You must change your subnet VLANS to be different from the subnet HQ voice phone IP VOice VLAn, it should be fine.
Kind regards
Mohamed
Maybe you are looking for
-
38 Firefox slow to respond or crashes without other options?
After the latest Firefox 38.0.1, it became unusable. I tried several different suggestions found on the forum and through Google searches, but noting seems to cure my problem. I use MSN as my home page and at first thought it was the root cause, but
-
I bought a music download, but it will not itialize; should I change something in my settings?

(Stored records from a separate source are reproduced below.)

This design comes from an exercise in tuning for small area, a short achievable clock period and few clock cycles on the open sky130 flow, not from production work.
No functional check of the RTL was part of any run shown here.

==> flow/design.v (outline; a module is shown in full before it is edited, if it fits) <==
// module mult: 1975 lines
// module mult_fa: 4 lines
// module mult_ha: 4 lines
module mult #(parameter XLEN = 32, parameter NUM_STAGE = 4)
(
    input clock, reset,
    input start,
    input [1:0] sign,
    input [XLEN-1:0] mcand, mplier,
    output [(2*XLEN)-1:0] product,
    output logic done
);
  // ...
==> flow/flow/run.sh <==
#!/bin/bash
set -euo pipefail
bash standard.sh SETUP_SLACK_MARGIN=6.6 "BUFFER_PORTS_ARGS=-buffer_cell sky130_fd_sc_hd__buf_2" finish > flow_make.log 2>&1
==> flow/standard.sh <==
#!/bin/bash
# synth_recipe.tcl (not shown) runs the flow's synth.tcl, then flattens the netlist and writes it again
# the make line also repeats each setting of config.mk as NAME=value (left out here)
make -C /OpenROAD-flow-scripts/flow DESIGN_CONFIG=/design/flow/config.mk WORK_HOME=/design/flow/orfs CLKGATE_MAP_FILE= SYNTH_SCRIPT=/design/flow/synth_recipe.tcl "${@:-finish}"
==> flow/config.mk <==
export PLATFORM = sky130hd
export DESIGN_NAME = mult
export DESIGN_NICKNAME = mult
export VERILOG_FILES = /design/flow/design.v
export SDC_FILE = /design/flow/constraint.sdc
export NUM_CORES = 4
export LEC_CHECK = 0
export ABC_AREA = 1
export CAP_MARGIN = 20
export CORE_MARGIN = 2
export CORE_UTILIZATION = 40
export CTS_CLUSTER_DIAMETER = 150
export CTS_CLUSTER_SIZE = 25
export PLACE_DENSITY = 0.6
export SLEW_MARGIN = 20
export SYNTH_HIERARCHICAL = 1
==> flow/constraint.sdc <==
create_clock -name core_clock -period 10.0 [get_ports {clock}]
set_input_delay 2.0000 -clock core_clock [delete_from_list [all_inputs] [get_ports {clock}]]
set_output_delay 2.0000 -clock core_clock [all_outputs]
set_load 0.01 [all_outputs]
==> run summary, run 1 <==
simple logic cell fraction of the synthesized area 10.8%; Tap Cells 1,070; root buffer cell clkbuf_16; via count 27.0k; Sink Count 362; status finished clean; Largest Register t4; count of multi-input gates 2,684; CTS Buffer Depth 3; XOR/XNOR Fraction of Synth Area 16.0%; Layout area overhead 7.45%; Core Region 0.0824 mm2; kind of critical path flip-flop to flip-flop; EDFF count, synth 0; Routed WL 118 mm; Cell variety after synth 28; adder-cell share of the synthesized area 32.9%; hold_buf cts 0; WHS 0.408 ns; GR Util met3 7.87%; Clock-cell share 1.50%; Layout clock buffers 20; non-clk buf share 4.15%; met2 usage 42.1%; count of flip-flops and latches 362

I bought a CD Baby music download, but nothing happens when I click on the download button, they sent me. What can I do about it? Is there a problem in my browser settings?
-
Satellite U940 - 12 c: how to make recovery USB pendrive having only 2 DVD
Hello. I have a netbook Satellite U940 - 12 c, a software problem causing a HARD drive format and the SSD. Finally, I got the free Toshiba Recovery DVD (as it was not my fault, but a software one), two recovery DVDs. And that's all I've got: an own S
-
Hello I tried to upgrade to Windows 10 64 - bit on my computer HP ZBook Workstation 17 G2 Portable under 64-bit Windows 7 and HP Client Security, but it did not work. I think the HP Client Security prevents the installation of window 10. How can I so
-
When you open a video all the getting is sound and green screen
When to open a video all them get is sound, and how green screen I can see the video?